Ilustración de Javier Ale Vila

El primer trabajo que tuve fue como ayudante de carpintero, lo hacía los fines de semana y el empleador era mi padre. Tenía quizás catorce o quince años y aun con mi alergia respiraba aquella dosis de polvillo de lija como drogadicto profesional. Mi pasión era ver cincuenta pesos en la mano luego de que mi papá terminara el trabajo y me pagara por mis servicios. No era ni horrible, ni inhumano, mucho menos explotación infantil, aquella paga escueta constituía una base de ahorro para mis vacaciones, era julio en un campamento, y agosto un viaje a la playa.

Las heridas y los cayos venían con el oficio, dolían, molestaban, pero nunca impedían que durante la semana me sentara a escribir. A los dieciséis mi padre se mudó de ciudad y lamentablemente cesaron nuestras actividades mercantiles, no podía lijar muebles por videollamada, ni siquiera existían las videollamadas. No me quedó más opción que enfocarme en otros sectores, como el del reciclaje y la venta de materias primas. Poco a poco construí mis actividades económicas en otras áreas y antes de terminar la carrera ya trabajaba como profesional y hasta pluriempleado. Mi trabajo manual era sentarme frente a la computadora y presionar las teclas, escribir, crear campañas de marketing, diseñar. Incluso cuando llegué a España tuve el lujo tremendo de tomar las mañanas con calma, hacer un café y sentarme en una de las terrazas de la casona a trabajar en mi novela, viendo por encima de los árboles la cumbre de la montaña de Monserrat. 

Ahora llevo mucho tiempo sin verme las manos, fue Martine la que las inspeccionó e hizo un mapa de irreverentes quemaduras que no han dejado de doler y mostrarme como se ve mi carne. En ese mapa caen las quemaduras de los trabajos pasados, las quemaduras de los trabajos presentes, pero nunca las llagas en mis dedos por escribir, porque la fábrica de palabras poco a poco ha tenido que cerrar departamentos por falta de capital, escaza liquides y tenues, muy tenues regalías.  
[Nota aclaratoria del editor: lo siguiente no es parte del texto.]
== run 1 ==
==> flow/design.v (excerpt) <==
module CONV(
	input			clk,               
	input			reset,             
	output reg		busy,	            
	input			ready,	            
	output reg[11:0]	iaddr,            
	input signed[19:0]	idata,            
	output reg 	     cwr,              
	output reg[11:0] 	caddr_wr,         
	output reg[19:0] 	cdata_wr,         
	output reg	 crd,               
	output reg[11:0]	caddr_rd,         
	input	[19:0]		cdata_rd,         
	output reg[2:0] 	csel              
);
clock: 7.31 ns
lec_check: 0
abc_area: 0
cap_margin: 5
core_aspect_ratio: 0.79
core_margin: 6
core_utilization: 52
cts_cluster_diameter: 354
gpl_routability_driven: 0
gpl_timing_driven: 0
hold_slack_margin: -0.01
max_routing_layer: met5
slew_margin: 20
run.sh (not shown) runs the stock make flow with config.mk's settings and CLKGATE_MAP_FILE=.
To summarise run 1: no stage aborted, but the layout did not pass its checks, failing on setup timing.
Input changes introduced in run 2 (baseline for comparison: run 1):
Settings: CTS_CLUSTER_DIAMETER: 354 -> unset; CORE_MARGIN: 6 -> 2; CORE_ASPECT_RATIO: 0.79 -> unset; HOLD_SLACK_MARGIN: -0.01 -> unset; GPL_TIMING_DRIVEN: 0 -> unset; ABC_AREA: 0 -> unset; CAP_MARGIN: 5 -> 20; MAX_ROUTING_LAYER: met5 -> unset; GPL_ROUTABILITY_DRIVEN: 0 -> unset; the clock period (ns, I/O delays scaled along): 7.31 -> 6.44.
==> results <==
Run 2 finished every stage; the final checks, however, were not passed, the failures being setup timing.
Against run 1 as the reference, run 2 delivers a lower worst-case headroom to the max-slew limit.
Run 2 vs. run 1: met1 usage has decreased, floorplan die height grew by about 8%, half-perimeter wire length after placement went down by 7.8%.
Share of the final layout cell area in multi-input gates (higher): run 1
[compare] base=run 1 new=run 2: H-tree depth barely changed.
## Diff of input files: run 3 against run 2
Settings: a change of CORE_UTILIZATION from 52 to 72; an added TNS_END_PERCENT of 5; an added SETUP_SLACK_MARGIN of 1.49; an added CTS_CLUSTER_SIZE of 98; an added CTS_CLUSTER_DIAMETER of 120.
Notes after the runs:
- Run 3 vs run 2, final worst hold slack went up by 0.032 ns.
- As of run 3, via count had risen by a little under 10% compared to run 2.
- The destination of the critical timing path comes out conv_sum[37]$_DFFE_PP0P_ in one run and conv_sum[31]$_DFFE_PP0P_ in the other, namely in run 2 and run 3 respectively.
- Ran to the end and failed final checks on setup timing: run 3.
- [run 3] maximum clock rate fell 3.0% relative to run 2
- In the metrics for run 2 and run 3, the one carrying the lower critical path arrival is run 2.
Input-level comparison between run 4 and run 3:
Settings: clearing SETUP_SLACK_MARGIN, which used to be 1.49; clearing TNS_END_PERCENT, which used to be 5; swapping 72 for 46 in CORE_UTILIZATION; swapping 120 for 308 in CTS_CLUSTER_DIAMETER; swapping 6.44 for 8.0 in the clock period (ns, I/O delays scaled along).
==> comparison <==
Run 3 and run 4: one clean run, run 4; the rest did not finish clean.
Run 3 completed end to end; final checks failed (setup timing).
For the global-route usage, run 4 came in 18 points lower than run 3 did.
As far as simple-gate share of the synthesized area goes, run 4 and run 3 are indistinguishable; the numbers are identical.

========
CONV again, from the RTL that the note above started with.
==> flow/config.mk <==
export PLATFORM = sky130hd
export DESIGN_NAME = CONV
export DESIGN_NICKNAME = CONV
export VERILOG_FILES = /design/flow/design.v
export SDC_FILE = /design/flow/constraint.sdc
export NUM_CORES = 4
export LEC_CHECK = 0
export ABC_AREA = 1
export CAP_MARGIN = 20
export CORE_MARGIN = 2
export CORE_UTILIZATION = 72
export CTS_CLUSTER_DIAMETER = 257
export CTS_CLUSTER_SIZE = 100
export PLACE_DENSITY = 0.42
export SETUP_SLACK_MARGIN = 0.47
export SLEW_MARGIN = 20
export TNS_END_PERCENT = 30
==> flow/constraint.sdc <==
create_clock -name core_clock -period 4.55 [get_ports {clk}]
set_input_delay 0.9100 -clock core_clock [delete_from_list [all_inputs] [get_ports {clk}]]
set_output_delay 0.9100 -clock core_clock [all_outputs]
set_load 0.01 [all_outputs]
The starting point stopped in global routing (GRT-0232).
Change:
Settings changed: ABC_AREA 1 to default, CORE_UTILIZATION 72 to 70, CTS_CLUSTER_DIAMETER 257 to default, PLACE_DENSITY 0.42 to default, SETUP_SLACK_MARGIN 0.47 to default, TNS_END_PERCENT 30 to default.
Clock period 4.55 ns to 7.67 ns, I/O delays scaled along.
Outcome:
- The new run ran to the end with violations: setup timing
- die size goes down by 1.3%
- synthesized area goes down by 4.1%
- synthesized cell count goes down by 18%
Change:
Settings changed: CORE_UTILIZATION 70 to 40, CTS_CLUSTER_SIZE 100 to default.
Clock period 7.67 ns to 7.83 ns, I/O delays scaled along.
After rerunning: This time the run went through all stages and came out clean. Die size increases by about 70%. Core utilization drops by 35 points. Setup slack gets better by 270 ps. Cell count rose by about 10%.
Change:
Settings changed: ABC_AREA from default to 1, CORE_UTILIZATION 40 to 65, TNS_END_PERCENT from default to 30.
Clock period 7.83 ns to 4.73 ns, I/O delays scaled along.
What happened:
- This time the run ran to the end with violations: setup timing
- worst setup slack is worse by 2700 ps
- sequential share of layout area shrinks by 1.7 points
- design area grows by 12%
- global-route usage grows by 23 points
- non-clock buffer count grows by 288
- clock skew grows by 16 ps
Change:
Settings changed: ABC_AREA 1 to default, CORE_UTILIZATION 65 to 68, HOLD_SLACK_MARGIN from default to -0.08, TNS_END_PERCENT 30 to default.
Clock period 4.73 ns to 6.62 ns, I/O delays scaled along.
What happened: The changed run finished with setup timing left. Global-route usage drops by 4.8 points. Routed wire length drops by 19%. Hold slack improved by 41 ps. Critical path depth drops by 1. Maximum frequency drops by 6.5%.

========
The RTL this note starts from:
==> flow/design.v <==
module CONV(
	input			clk,               
	input			reset,             
	output reg		busy,	            
	input			ready,	            
	output reg[11:0]	iaddr,            
	input signed[19:0]	idata,            
	output reg 	     cwr,              
	output reg[11:0] 	caddr_wr,         
	output reg[19:0] 	cdata_wr,         
	output reg	 crd,               
	output reg[11:0]	caddr_rd,         
	input	[19:0]		cdata_rd,         
	output reg[2:0] 	csel              
);
parameter signed bias = 40'h0013100000;    
parameter signed K0_0 = 20'h0A89E;         
parameter signed K0_1 = 20'h092D5;         
parameter signed K0_2 = 20'h06D43;         
parameter signed K0_3 = 20'h01004;         
parameter signed K0_4 = 20'hF8F71;         
parameter signed K0_5 = 20'hF6E54;         
parameter signed K0_6 = 20'hFA6D7;         
parameter signed K0_7 = 20'hFC834;         
parameter signed K0_8 = 20'hFAC19;         
parameter IDLE       = 3'd0;    
parameter READ_CONV  = 3'd1;    
parameter WRITE_L0   = 3'd2;    
parameter DELAY1     = 3'd3;    
parameter READ_L0    = 3'd4;    
parameter WRITE_L1   = 3'd5;    
parameter DELAY2     = 3'd6;    
parameter FINISH     = 3'd7;    
reg [5:0] x, y, L1_x, L1_y;             
reg [3:0] counter_kdata, counter_kaddr;   
reg [2:0] counter_layer1;	            
reg [2:0] current_state, next_state;    
reg signed [19:0] Kernel;               
reg signed [39:0] conv_sum;             
reg signed [19:0] idata_tmp;            
wire signed [39:0] data_conv;
wire signed [19:0] conv_result;
assign data_conv = Kernel * idata_tmp;              
assign conv_result[19:0] = conv_sum[35:16] + conv_sum[15];   
always@(*) begin
	case(counter_kdata)
		4'd1: Kernel = K0_0;
		4'd2: Kernel = K0_1;
		4'd3: Kernel = K0_2;
		4'd4: Kernel = K0_3;
		4'd5: Kernel = K0_4;
		4'd6: Kernel = K0_5;
		4'd7: Kernel = K0_6;
		4'd8: Kernel = K0_7;
		4'd9: Kernel = K0_8;
		default: Kernel = 0;
	endcase
end
always@(posedge clk or posedge reset) begin
	if(reset) 
		current_state <= IDLE;
	else 
		current_state <= next_state;
end
always @(*) begin
	case (current_state)
		IDLE:       next_state = (ready) ? READ_CONV : IDLE;
		READ_CONV:  next_state = (counter_kdata == 4'd10) ? WRITE_L0 : READ_CONV;  
		WRITE_L0:   next_state = DELAY1;
		DELAY1:     next_state = (x == 6'd0 && y == 6'd0) ? READ_L0 : READ_CONV;
		READ_L0:    next_state = (counter_layer1 == 3'd4) ? WRITE_L1 : READ_L0;
		WRITE_L1:   next_state = DELAY2;
		DELAY2:     next_state = (L1_x == 6'd0 && L1_y == 6'd0) ? FINISH : READ_L0;
		FINISH:     next_state = FINISH;
		default:    next_state = IDLE;
	endcase
end
always@(posedge clk or posedge reset) begin
	if(reset) begin 
		iaddr <= 12'd0;
	end else if(current_state == READ_CONV) begin 
		case(counter_kaddr)
			4'd0: iaddr <= (y-1)*64 + x-1;
			4'd1: iaddr <= (y-1)*64 + x;
			4'd2: iaddr <= (y-1)*64 + x+1;
			4'd3: iaddr <= y*64 + x-1;
			4'd4: iaddr <= y*64 + x;		 
			4'd5: iaddr <= y*64 + x+1;		
			4'd6: iaddr <= (y+1)*64 + x-1;
			4'd7: iaddr <= (y+1)*64 + x;
			4'd8: iaddr <= (y+1)*64 + x+1;
			default: iaddr <= iaddr;
		endcase
	end
end
always@(posedge clk or posedge reset) begin
	if(reset) 
		counter_kaddr <= 4'd0;
	else if(current_state == READ_CONV) 
		counter_kaddr <= counter_kaddr + 4'd1;
	else 
		counter_kaddr <= counter_kaddr;
end
always@(posedge clk or posedge reset) begin
	if(reset) 
		idata_tmp <= 0;
	else if(current_state == READ_CONV) begin
		case(counter_kdata)
			4'd0: idata_tmp <= (x == 0 || y == 0) ? 20'd0 : idata;
			4'd1: idata_tmp <= (y == 0) ? 20'd0 : idata;
			4'd2: idata_tmp <= (x == 63 || y == 0) ? 20'd0 : idata;
			4'd3: idata_tmp <= (x == 0) ? 20'd0 : idata;
			4'd4: idata_tmp <= idata;
			4'd5: idata_tmp <= (x == 63) ? 20'd0 : idata;
			4'd6: idata_tmp <= (x == 0 || y == 63) ? 20'd0 : idata;
			4'd7: idata_tmp <= (y == 63) ? 20'd0 : idata;
			4'd8: idata_tmp <= (x == 63 || y == 63) ? 20'd0 : idata;
			default: idata_tmp <= idata_tmp;
		endcase
	end 
end
always@(posedge clk or posedge reset) begin
	if(reset) 
		conv_sum <= 40'd0;
	else if(current_state == READ_CONV) begin
		if(counter_kdata == 0) 
			conv_sum <= 40'd0;
		else if(counter_kdata == 10)     
			conv_sum <= conv_sum + bias;
		else  
			conv_sum <= conv_sum + data_conv;  
	end
end
always@(posedge clk or posedge reset) begin
	if(reset) 
		busy <= 0;
	else if(ready) 
		busy <= 1; 
	else if(current_state == FINISH) 
		busy <= 0;
end
always@(posedge clk or posedge reset) begin
	if(reset) 
		cwr <= 1'd0;
	else if(current_state == WRITE_L0 || current_state == WRITE_L1)
		cwr <= 1'd1;
	else 
		cwr <= 1'd0;
end
always@(posedge clk or posedge reset) begin
	if(reset) 
		crd <= 1'd0;
	else if(current_state == READ_L0) 
		crd <= 1'd1;
	else 
		crd <= 1'd0;
end
always@(posedge clk or posedge reset) begin
	if(reset) 
		csel <= 3'b000;
	else if(current_state == WRITE_L0) 
		csel <= 3'b001;
	else if(current_state == WRITE_L1) 
		csel <= 3'b011;
	else if(current_state == READ_L0) 
		csel <= 3'b001;
	else 
		csel <= csel;
end
always@(posedge clk or posedge reset) begin
	if(reset) 
		caddr_rd <= 12'd0;
	else if(current_state == READ_L0) begin
		case(counter_layer1)
			3'd0: caddr_rd <= L1_y*64 + L1_x;
			3'd1: caddr_rd <= L1_y*64 + L1_x+1;
			3'd2: caddr_rd <= (L1_y+1)*64 + L1_x;
			3'd3: caddr_rd <= (L1_y+1)*64 + L1_x+1;
		endcase 
	end
end
always@(posedge clk or posedge reset) begin
	if(reset) 
		caddr_wr <= 0;
	else if(current_state == WRITE_L0)  
		caddr_wr <= y * 64 + x; 
	else if(current_state == WRITE_L1)  
		caddr_wr <= (L1_y/2) * 32 + (L1_x/2);  
end
reg signed [19:0] current_max;
always@(posedge clk or posedge reset) begin
	if(reset) begin
		cdata_wr <= 20'd0;
		current_max <= 20'd0; 
	end else begin
		case(current_state)
			WRITE_L0:  
				cdata_wr <= (conv_sum[39]) ? 20'd0 : conv_result;
			READ_L0: begin				
				if(counter_layer1 == 3'd1) begin	 
					current_max <= cdata_rd; 		 
				end else begin
					current_max <= (cdata_rd > current_max) ? cdata_rd : current_max;
				end
			end
			WRITE_L1: begin
				cdata_wr <= current_max;
				current_max <= 20'h00000;  
			end
			default: begin
			end
		endcase
	end
end
always@(posedge clk or posedge reset) begin
	if(reset) begin
		x <= 6'd0; 
		y <= 6'd0;
	end else if(current_state == WRITE_L0) begin
		if(x == 6'd63) begin  
			x <= 6'd0;
			y <= y + 6'd1;
		end else begin
			x <= x + 6'd1;
		end
	end
end
always@(posedge clk or posedge reset) begin
	if(reset) begin
		L1_x <= 6'd0; 
		L1_y <= 6'd0;
	end else if(current_state == WRITE_L1) begin
		if(L1_x == 6'd62) begin
			L1_x <= 0;
			L1_y <= L1_y + 2;
		end else begin
			L1_x <= L1_x + 2;
		end
	end
end
always@(posedge clk or posedge reset) begin
	if(reset) 
		counter_kdata <= 4'd0;
	else 
		counter_kdata <= counter_kaddr;
end
always@(posedge clk or posedge reset) begin
	if(reset) 
		counter_layer1 <= 0;
	else if(current_state == READ_L0) 
		counter_layer1 <= counter_layer1 + 3'd1;
	else 
		counter_layer1 <= 0;
end
endmodule
Settings: LEC_CHECK=0, CAP_MARGIN=20, CORE_ASPECT_RATIO=0.9, CORE_MARGIN=8, CORE_UTILIZATION=58, CTS_CLUSTER_DIAMETER=306, CTS_CLUSTER_SIZE=98, GPL_ROUTABILITY_DRIVEN=0, MAX_ROUTING_LAYER=met4, PLACE_DENSITY=0.51, SETUP_SLACK_MARGIN=0.3, SLEW_MARGIN=20, TNS_END_PERCENT=5; clock period 8.63 ns.
The first run finished with timing, DRC and antenna clean.
Edit:
- CORE_UTILIZATION: 58 -> 22
- CTS_CLUSTER_DIAMETER: 306 -> 241
- CTS_CLUSTER_SIZE: 98 -> default
- GPL_TIMING_DRIVEN: default -> 1
- SLEW_MARGIN: 20 -> 30
What happened:
- utilization came out lower by 38 points
- die size increases by 150%
- design area rises by 5.1%
- worst hold slack gets worse by 0.0091 ns
- global-route usage shrinks by 16 points
- clock skew stays flat
Edit:
- CAP_MARGIN: 20 -> 40
- CORE_UTILIZATION: 22 -> 51
- CTS_CLUSTER_SIZE: default -> 99
- MAX_ROUTING_LAYER: met4 -> met5
- MIN_ROUTING_LAYER: default -> met2
- SETUP_SLACK_MARGIN: 0.3 -> 2.16
What happened: Via count increases by well over a third; cell count decreases by about a fifth; die area decreases by well over a third; setup slack improved by 0.17 ns; utilization increases by 33 points; synthesized area does not change; count of clock-buffer cells in the layout stays the same; clock skew hardly moves.
Edit:
- CAP_MARGIN: 40 -> 20
- CORE_ASPECT_RATIO: 0.9 -> 0.5
- CORE_UTILIZATION: 51 -> 72
- CTS_CLUSTER_DIAMETER: 241 -> 306
- CTS_CLUSTER_SIZE: 99 -> 98
- GPL_TIMING_DRIVEN: 1 -> default
- MAX_ROUTING_LAYER: met5 -> met4
- MIN_ROUTING_LAYER: met2 -> default
- PLACE_DENSITY: 0.51 -> 0.4
- SETUP_SLACK_MARGIN: 2.16 -> 0.3
- SLEW_MARGIN: 30 -> 20
After rerunning: Final area drops by about 5%; routed wire length fell by about 13%; worst hold slack is worse by 0.0041 ns; core utilization is higher by 20 points; clock-buffer cell count stays the same; synthesized cell count stays the same; register-to-register slack loses 0.39 ns; sequential share of layout area rose by 0.76 points.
Por otro lado, las quemaduras se apilan una sobre otra, y una vez toco el metal caliente en un lugar, mi mano de alguna forma vuelve allí, y las cremas ayudan pero a veces son tantas quemaduras en un mismo sitio que luego la zona se hincha, hay pus y tengo que exprimirme el dedo y ver el supurante líquido de llegar a un lugar y no ser nada más que un camarero, (y para mi suerte un camarero). Lo más interesante es que una de las cicatrices ha querido ser irónica y entre el anular y el meñique se ha formado un corazón algo deforme pero reconocible.